ICSE Class 8 Maths Chapter 28 Constructions Using Ruler Compasses only

Chapter 28

Constructions

(Using ruler and compasses only)

28.1 Construction Of An Angle

1. To Construct An Angle Equal To Given Angle

Let the given angle be ∠ABC as shown alongside and we have to construct another angle (say, ∠DEF) equal to ∠ABC.

Steps:

1. Draw a line segment EF of any suitable size.

2. With B as centre, draw an arc of any suitable radius which cuts AB at point P and BC at point Q.

3. With E as centre and the same radius as taken in step 2, draw an arc which cuts EF at point R.

4. With R as centre and radius equal to PQ, draw an arc which cuts the previous arc at point S.

5. Join E and S, and produce upto point D.

∠DEF so obtained is equal to ∠ABC.

2. To Draw The Bisector Of A Given Angle

Let the given angle be ∠ABC whose bisector is to be drawn.

Steps:

1. With B as centre, draw an arc of any suitable radius which cuts AB at point D and BC at point E.

2. Taking D and E as centres, draw arcs of equal radii and let these arcs cut each other at point O.

The radii of these arcs must be more than half the distance between points D and E.

3. Join BO and produce upto point P.

∴ BP is the required bisector of ∠ABC.

Thus, ∠ABP = ∠PBC = \(\frac{1}{2}\) ∠ABC.

3. Construction Of Angles Of 60°, 30°, 90° And 45°

1. Construction Of Angle Of 60°:

Steps:

1. Draw a line segment BC of any suitable length.
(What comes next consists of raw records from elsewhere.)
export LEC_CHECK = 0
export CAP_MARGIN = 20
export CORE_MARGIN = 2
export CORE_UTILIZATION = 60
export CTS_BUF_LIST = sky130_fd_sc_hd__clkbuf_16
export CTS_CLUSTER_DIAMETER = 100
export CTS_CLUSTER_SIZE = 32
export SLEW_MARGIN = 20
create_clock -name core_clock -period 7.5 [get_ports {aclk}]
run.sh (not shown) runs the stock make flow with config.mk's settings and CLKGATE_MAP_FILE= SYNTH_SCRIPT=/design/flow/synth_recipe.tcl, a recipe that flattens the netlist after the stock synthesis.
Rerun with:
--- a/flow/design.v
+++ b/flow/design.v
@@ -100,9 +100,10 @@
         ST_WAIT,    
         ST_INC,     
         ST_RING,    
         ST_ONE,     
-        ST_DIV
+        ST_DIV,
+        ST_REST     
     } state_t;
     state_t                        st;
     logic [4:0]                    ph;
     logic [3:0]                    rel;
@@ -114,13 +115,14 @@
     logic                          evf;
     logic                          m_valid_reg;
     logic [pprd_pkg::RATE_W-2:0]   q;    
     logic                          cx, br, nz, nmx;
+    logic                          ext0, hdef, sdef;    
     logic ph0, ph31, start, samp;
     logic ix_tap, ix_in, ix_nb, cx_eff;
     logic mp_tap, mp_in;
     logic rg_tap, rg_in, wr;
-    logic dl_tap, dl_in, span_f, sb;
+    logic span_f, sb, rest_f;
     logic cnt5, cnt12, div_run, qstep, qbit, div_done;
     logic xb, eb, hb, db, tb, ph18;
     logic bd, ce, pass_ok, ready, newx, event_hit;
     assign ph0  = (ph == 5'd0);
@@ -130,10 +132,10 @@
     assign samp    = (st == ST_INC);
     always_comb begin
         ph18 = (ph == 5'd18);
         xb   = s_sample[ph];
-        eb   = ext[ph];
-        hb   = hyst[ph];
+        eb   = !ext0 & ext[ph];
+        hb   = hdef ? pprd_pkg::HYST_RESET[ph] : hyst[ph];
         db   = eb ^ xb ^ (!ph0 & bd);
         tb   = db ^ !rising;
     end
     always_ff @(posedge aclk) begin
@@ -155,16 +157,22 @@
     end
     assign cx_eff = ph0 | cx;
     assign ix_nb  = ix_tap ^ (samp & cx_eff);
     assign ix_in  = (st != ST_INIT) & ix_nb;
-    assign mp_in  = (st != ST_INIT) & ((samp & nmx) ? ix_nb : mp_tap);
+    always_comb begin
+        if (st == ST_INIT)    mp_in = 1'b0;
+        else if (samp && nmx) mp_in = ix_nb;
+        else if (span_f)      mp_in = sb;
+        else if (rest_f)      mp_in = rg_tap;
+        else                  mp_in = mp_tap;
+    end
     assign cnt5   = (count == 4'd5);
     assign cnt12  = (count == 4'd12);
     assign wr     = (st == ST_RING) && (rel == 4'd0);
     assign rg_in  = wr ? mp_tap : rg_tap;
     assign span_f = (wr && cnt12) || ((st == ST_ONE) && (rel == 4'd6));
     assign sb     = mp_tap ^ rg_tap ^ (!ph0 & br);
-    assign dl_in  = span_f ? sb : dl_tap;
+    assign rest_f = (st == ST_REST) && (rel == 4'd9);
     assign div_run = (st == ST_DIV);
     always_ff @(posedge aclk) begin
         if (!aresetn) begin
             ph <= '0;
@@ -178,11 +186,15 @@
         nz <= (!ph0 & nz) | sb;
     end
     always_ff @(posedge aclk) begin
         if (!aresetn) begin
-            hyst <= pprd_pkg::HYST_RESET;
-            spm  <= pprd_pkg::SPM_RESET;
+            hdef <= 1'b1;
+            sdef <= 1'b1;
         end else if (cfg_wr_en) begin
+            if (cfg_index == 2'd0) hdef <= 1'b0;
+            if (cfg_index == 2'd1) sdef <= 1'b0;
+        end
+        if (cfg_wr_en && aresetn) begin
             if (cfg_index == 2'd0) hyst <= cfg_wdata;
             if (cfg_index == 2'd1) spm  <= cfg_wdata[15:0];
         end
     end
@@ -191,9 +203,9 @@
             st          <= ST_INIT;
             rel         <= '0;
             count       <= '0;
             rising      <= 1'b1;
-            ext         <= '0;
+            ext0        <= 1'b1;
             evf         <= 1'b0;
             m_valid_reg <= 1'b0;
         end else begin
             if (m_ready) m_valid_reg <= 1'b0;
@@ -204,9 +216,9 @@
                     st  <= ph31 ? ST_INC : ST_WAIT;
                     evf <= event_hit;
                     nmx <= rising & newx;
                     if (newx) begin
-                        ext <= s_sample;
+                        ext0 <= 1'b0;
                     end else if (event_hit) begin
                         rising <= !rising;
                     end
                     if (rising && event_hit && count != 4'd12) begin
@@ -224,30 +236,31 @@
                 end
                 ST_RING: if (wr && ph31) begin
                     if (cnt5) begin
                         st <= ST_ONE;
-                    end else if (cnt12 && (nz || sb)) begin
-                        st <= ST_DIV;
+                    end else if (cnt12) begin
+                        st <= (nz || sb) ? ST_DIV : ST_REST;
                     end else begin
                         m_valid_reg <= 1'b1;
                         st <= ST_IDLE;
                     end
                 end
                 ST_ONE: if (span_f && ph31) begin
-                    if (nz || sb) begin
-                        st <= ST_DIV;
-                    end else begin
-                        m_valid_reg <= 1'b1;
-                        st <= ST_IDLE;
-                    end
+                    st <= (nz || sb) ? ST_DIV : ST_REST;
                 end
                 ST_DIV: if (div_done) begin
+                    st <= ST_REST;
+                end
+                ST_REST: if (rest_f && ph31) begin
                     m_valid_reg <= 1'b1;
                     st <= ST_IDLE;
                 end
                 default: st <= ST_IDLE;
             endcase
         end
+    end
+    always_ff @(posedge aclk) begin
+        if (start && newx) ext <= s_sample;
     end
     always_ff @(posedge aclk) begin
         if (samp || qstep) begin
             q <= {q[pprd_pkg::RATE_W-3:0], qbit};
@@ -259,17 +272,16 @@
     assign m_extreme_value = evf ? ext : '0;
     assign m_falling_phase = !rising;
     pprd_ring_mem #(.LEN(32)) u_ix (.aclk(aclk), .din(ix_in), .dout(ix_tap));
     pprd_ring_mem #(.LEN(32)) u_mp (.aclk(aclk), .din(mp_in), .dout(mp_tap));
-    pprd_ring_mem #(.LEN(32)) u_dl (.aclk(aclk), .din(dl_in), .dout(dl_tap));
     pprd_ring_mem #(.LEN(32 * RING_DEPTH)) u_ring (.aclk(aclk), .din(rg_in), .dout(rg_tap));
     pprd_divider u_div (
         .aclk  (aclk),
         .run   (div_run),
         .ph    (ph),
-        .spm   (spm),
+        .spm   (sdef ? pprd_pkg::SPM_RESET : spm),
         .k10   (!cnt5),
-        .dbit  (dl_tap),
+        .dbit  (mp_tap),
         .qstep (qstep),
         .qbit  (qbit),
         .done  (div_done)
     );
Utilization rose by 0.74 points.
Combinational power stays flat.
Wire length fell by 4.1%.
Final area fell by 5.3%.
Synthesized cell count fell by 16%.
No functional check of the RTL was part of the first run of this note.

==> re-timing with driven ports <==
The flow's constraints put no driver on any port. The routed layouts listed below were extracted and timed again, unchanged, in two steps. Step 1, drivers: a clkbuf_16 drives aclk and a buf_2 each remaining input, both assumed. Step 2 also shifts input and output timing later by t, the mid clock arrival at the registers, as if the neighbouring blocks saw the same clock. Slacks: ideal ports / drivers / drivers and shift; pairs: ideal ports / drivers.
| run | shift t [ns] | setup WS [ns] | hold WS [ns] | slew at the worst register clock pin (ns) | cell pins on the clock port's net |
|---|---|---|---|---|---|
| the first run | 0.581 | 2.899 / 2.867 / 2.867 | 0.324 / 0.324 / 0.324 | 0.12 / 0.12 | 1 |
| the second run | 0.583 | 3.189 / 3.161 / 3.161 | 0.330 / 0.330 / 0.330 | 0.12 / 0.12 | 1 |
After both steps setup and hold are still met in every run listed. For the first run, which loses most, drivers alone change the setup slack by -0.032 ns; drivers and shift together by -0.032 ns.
2. With B as centre, draw an arc of any suitable radius which cuts BC at point D.

3. With D as centre and the same radius as taken in step 2, draw one more arc which cuts the previous arc at point E.

4. Join BE and produce upto any point A.

∴ ∠ABC so obtained is of 60° i.e. ∠ABC = 60°.
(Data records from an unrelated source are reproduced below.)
This is an optimization exercise on Yosys and OpenROAD, whose aim is small area, a short achievable clock period and few clock cycles per item, not a production implementation.

the baseline:
==> flow/design.v (excerpt) <==
module aes_dec_top
(
    input  logic        clk,
    input  logic        reset,
    input  logic [11:0] paddr,
    input  logic        psel,
    input  logic        penable,
    input  logic        pwrite,
    input  logic [31:0] pwdata,
    output logic [31:0] prdata,
    output logic        pready,
    output logic        pslverr
);
    logic         key_we;
    logic [5:0]   key_addr;
    logic [31:0]  key_wdata;
    logic         start;
    logic         fin;
    logic [127:0] ciphertext;
    logic [127:0] plaintext;
    logic [127:0] round_key;
    logic [127:0] last_key;
    logic [31:0]  wdata_z;
    logic [9:0]   round_sel;
    aes_dec_regs i_aes_dec_regs (
        .clk        (clk),
        .reset      (reset),
        .paddr      (paddr),
        .psel       (psel),
        .penable    (penable),
        .pwrite     (pwrite),
        .pwdata     (pwdata),
        .prdata     (prdata),
        .pready     (pready),
        .pslverr    (pslverr),
        .fin        (fin),
        .plaintext  (plaintext),
        .key_we     (key_we),
        .key_addr   (key_addr),
        .key_wdata  (key_wdata),
        .start      (start),
        .wdata_z    (wdata_z),
        .ciphertext (ciphertext)
    );
    aes_round_key_store i_aes_round_key_store (
        .clk       (clk),
        .key_we    (key_we),
        .key_addr  (key_addr),
        .key_wdata (key_wdata),
        .wdata_z   (wdata_z),
        .round_sel (round_sel),
        .round_key (round_key),
        .last_key  (last_key)
    );
    aes_dec_engine i_aes_dec_engine (
        .clk        (clk),
        .reset      (reset),
        .start      (start),
        .ciphertext (ciphertext),
        .last_key   (last_key),
        .round_key  (round_key),
        .round_sel  (round_sel),
        .fin        (fin),
        .plaintext  (plaintext)
    );
endmodule
For scale: ~1900 flip-flops, roughly 93000 µm² of cells after synthesis.
==> module aes_round_key_store, before the edit <==
module aes_round_key_store
(
    input  logic         clk,
    input  logic         key_we,
    input  logic [5:0]   key_addr,
    input  logic [31:0]  key_wdata,
    input  logic [31:0]  wdata_z,      
    input  logic [9:0]   round_sel,    
    output logic [127:0] round_key,    
    output logic [127:0] last_key      
);
    logic [31:0] mem [44];
    logic [31:0] wdata_g;
    logic [31:0] c63;
    logic [31:0] kc;
    aes_g_word i_g (
        .i (key_wdata),
        .o (wdata_g)
    );
    aes_kc_word i_kc (
        .o (kc)
    );
    aes_c63_word i_c63 (
        .o (c63)
    );
    always_ff @(posedge clk)
    begin
        for (int i = 0; i < 44; i++)
        begin
            if (key_we && (key_addr == 6'(i)))
            begin
                if (i >= 40)
                begin
                    mem[i] <= wdata_z ^ c63;
                end
                else
                begin
                    mem[i] <= (i >= 4) ? (wdata_g ^ kc) : wdata_g;
                end
            end
        end
    end
    assign last_key = {mem[40], mem[41], mem[42], mem[43]};
    always_comb
    begin
        round_key = '0;
        for (int r = 0; r < 10; r++)
        begin
            if (round_sel[r])
            begin
                round_key = round_key | {mem[4 * r], mem[4 * r + 1], mem[4 * r + 2], mem[4 * r + 3]};
            end
        end
    end
endmodule
==> module aes_dec_regs, before the edit <==
module aes_dec_regs
(
    input  logic         clk,
    input  logic         reset,
    input  logic [11:0]  paddr,
    input  logic         psel,
    input  logic         penable,
    input  logic         pwrite,
    input  logic [31:0]  pwdata,
    output logic [31:0]  prdata,
    output logic         pready,
    output logic         pslverr,
    input  logic         fin,         
    input  logic [127:0] plaintext,   
    output logic         key_we,
    output logic [5:0]   key_addr,
    output logic [31:0]  key_wdata,
    output logic         start,
    output logic [31:0]  wdata_z,     
    output logic [127:0] ciphertext   
);
    logic        busy;
    logic        done;
    logic        busy_n;
    logic        done_n;
    logic        key_hit;
    logic        din_hit;
    logic        ctrl_hit;
    logic        stat_hit;
    logic        dout_hit;
    logic        err_n;
    logic [31:0] rd_n;
    logic [31:0] prdata_q;
    logic        err_q;
    logic        wr_q;       
    logic        key_q;
    logic        din_q;
    logic        ctrl_q;
    logic [5:0]  widx_q;
    logic        we;
    logic [31:0] ct_word;
    logic [31:0] pt_word;
    logic [31:0] ct_std;
    logic [31:0] pt_std;
    assign busy_n = busy && !fin;
    assign done_n = done || fin;
    assign key_hit  = (paddr < 12'h0b0);
    assign din_hit  = (paddr[11:4] == 8'h10);
    assign ctrl_hit = (paddr[11:2] == 10'h044);
    assign stat_hit = (paddr[11:2] == 10'h045);
    assign dout_hit = (paddr[11:4] == 8'h12);
    assign err_n = !(key_hit || din_hit || ctrl_hit || stat_hit || dout_hit)
                   || (pwrite && busy_n && (key_hit || din_hit || ctrl_hit))
                   || (pwrite && (stat_hit || dout_hit));
    assign ct_word = ciphertext[127 - 32 * paddr[3:2] -: 32];
    assign pt_word = plaintext[127 - 32 * paddr[3:2] -: 32];
    aes_mt_word i_ct_back (
        .i (ct_word),
        .o (ct_std)
    );
    aes_tinv_word i_pt_back (
        .i (pt_word),
        .o (pt_std)
    );
    aes_tmi_word i_wdata_z (
        .i (pwdata),
        .o (wdata_z)
    );
    always_comb
    begin
        rd_n = '0;  
        if (stat_hit)
        begin
            rd_n = {30'd0, done_n, busy_n};
        end
        else if (din_hit)
        begin
            rd_n = ct_std;
        end
        else if (dout_hit)
        begin
            rd_n = pt_std;
        end
    end
    always_ff @(posedge clk)
    begin
        prdata_q <= rd_n;
        err_q    <= err_n;
        wr_q     <= psel && !penable && pwrite && !err_n;
        key_q    <= key_hit;
        din_q    <= din_hit;
        ctrl_q   <= ctrl_hit;
        widx_q   <= paddr[7:2];
    end
    assign prdata  = prdata_q;
    assign pslverr = err_q;
    assign pready  = 1'b1;  
    assign we        = wr_q;  
    assign key_we    = we && key_q;
    assign key_addr  = widx_q;
    assign key_wdata = pwdata;
    assign start     = we && ctrl_q && pwdata[0];
    always_ff @(posedge clk)
    begin
        for (int w = 0; w < 4; w++)
        begin
            if (we && din_q && (widx_q[1:0] == 2'(w)))
            begin
                ciphertext[127 - 32 * w -: 32] <= wdata_z;
            end
        end
    end
    always_ff @(posedge clk)
    begin
        if (reset)
        begin
            busy <= 1'b0;
            done <= 1'b0;
        end
        else if (start)
        begin
            busy <= 1'b1;
            done <= 1'b0;
        end
        else if (fin)
        begin
            busy <= 1'b0;
            done <= 1'b1;
        end
    end
endmodule
export LEC_CHECK = 0
export CAP_MARGIN = 20
export CORE_MARGIN = 2
export CORE_UTILIZATION = 40
export CTS_CLUSTER_DIAMETER = 100
export CTS_CLUSTER_SIZE = 25
export SLEW_MARGIN = 20
export TNS_END_PERCENT = 5
create_clock -name core_clock -period 10.0 [get_ports {clk}]
standard.sh (not shown) runs the stock make flow with config.mk's settings and CLKGATE_MAP_FILE= SYNTH_SCRIPT=/design/flow/synth_recipe.tcl, a recipe that flattens the netlist after the stock synthesis.
==> flow/flow/run.sh <==
#!/bin/bash
# The standard layout (standard.sh, its synthesis unchanged) with two changes to how the layout
# is made: the port buffers are buf_2 cells, and timing repair works until the setup slack reaches
# SETUP_SLACK_MARGIN, well above zero at the 10 ns clock. The tools' output goes to standard.log.
set -euo pipefail
export SETUP_SLACK_MARGIN=7.0
export BUFFER_PORTS_ARGS="-buffer_cell sky130_fd_sc_hd__buf_2"
bash standard.sh > standard.log 2>&1
#### Input delta (the candidate over the baseline)
-- flow/design.v --
<<< the baseline, line 614
    logic [31:0] c63;
    logic [31:0] kc;
    aes_g_word i_g (
        .i (key_wdata),
        .o (wdata_g)
    );
>>> the candidate, line 614
    logic [31:0] c63;
    logic [31:0] kc;
    logic        pend_q;
    logic [5:0]  pend_addr_q;
    logic [31:0] pend_data_q;
    aes_g_word i_g (
        .i (pend_data_q),
        .o (wdata_g)
    );
<<< the baseline, line 626
    always_ff @(posedge clk)
    begin
        for (int i = 0; i < 44; i++)
        begin
            if (key_we && (key_addr == 6'(i)))
            begin
                if (i >= 40)
                begin
                    mem[i] <= wdata_z ^ c63;
                end
                else
                begin
                    mem[i] <= (i >= 4) ? (wdata_g ^ kc) : wdata_g;
                end
            end
        end
>>> the candidate, line 629
    always_ff @(posedge clk)
    begin
        pend_q      <= key_we && (key_addr < 6'd40);
        pend_addr_q <= key_addr;
        pend_data_q <= key_wdata;
    end
    always_ff @(posedge clk)
    begin
        for (int i = 0; i < 44; i++)
        begin
            if (i >= 40)
            begin
                if (key_we && (key_addr == 6'(i)))
                begin
                    mem[i] <= wdata_z ^ c63;
                end
            end
            else if (pend_q && (pend_addr_q == 6'(i)))
            begin
                mem[i] <= (i >= 4) ? (wdata_g ^ kc) : wdata_g;
            end
        end
<<< the baseline, line 760
    always_ff @(posedge clk)
    begin
        for (int w = 0; w < 4; w++)
        begin
            if (we && din_q && (widx_q[1:0] == 2'(w)))
            begin
                ciphertext[127 - 32 * w -: 32] <= wdata_z;
            end
        end
    end
>>> the candidate, line 769
    always_ff @(posedge clk)
    begin
        if (we && din_q)
        begin
            ciphertext[127 - 32 * widx_q[1:0] -: 32] <= wdata_z;
        end
    end
~same via density per instance in the baseline and the candidate. Summary — non-clock buffer total of the final layout, the candidate relative to the baseline: lower, by 54. The candidate ended up with dfxtp_1 as its cell type of the slowest stage on the worst timing path; the baseline ended up with xnor2_2. Diff the baseline and the candidate: gate count after technology mapping lower in the baseline. The candidate vs the baseline — average wire length per cell after detail routing climbed slightly. Summary: die area, the candidate worse than the baseline.
Function was not checked in any run of this note: the RTL went through the layout flow alone.

re-timing with driven ports:
How much do the figures lean on ideal ports? The routed layouts below were timed once more, with nothing changed but the port constraints. Step 1: set_driving_cell puts a clkbuf_16 on clk and a buf_2 on each other input, an assumption about the parent block. Step 2 also shifts input and output timing later by t, the mid clock arrival at the registers, as if the neighbouring blocks saw the same clock. a / b / c = ideal / step 1 / step 2; a / b = the first two.
| run | shift t [ns] | setup WS [ns] | worst hold slack (ns) | latest minus earliest clock arrival (ns) |
|---|---|---|---|---|
| the baseline | 0.885 | 6.599 / 6.561 / 5.769 | 0.499 / 0.499 / 0.499 | 0.055 / 0.055 |
| the candidate | 0.877 | 6.598 / 6.598 / 5.825 | 0.500 / 0.500 / 0.500 | 0.060 / 0.060 |
After both steps every run listed still meets setup and hold. For the baseline, which loses most, drivers alone change the setup slack by -0.038 ns; drivers and shift together by -0.830 ns.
2. Construction Of Angle Of 30°:

Steps:

1. Draw angle ABC = 60°.

2. Draw BP, the bisector of ∠ABC.

∴ ∠PBC = \(\frac{1}{2}\) ∠ABC = \(\frac{1}{2}\) × 60° = 30°

3. Construction Of Angle Of 90°:

Steps:

1. Draw a line segment BC of any suitable length.

2. Taking B as centre, draw an arc of any suitable radius, which cuts BC at point D.

3. With D as centre and the same radius, as taken in step 2, draw an arc which cuts previous arc at point E.

4. With E as centre and the same radius, draw one more arc which cuts the first arc at point F.

5. With E and F as centres and radii equal to more than half the distance between E and F, draw arcs which cut each other at point P.

6. Join BP and produce upto any point A.

∴ ∠ABC so obtained is of 90° i.e. ∠ABC = 90°.

Since, ∠ABC = 90° => AB and BC are perpendicular to each other.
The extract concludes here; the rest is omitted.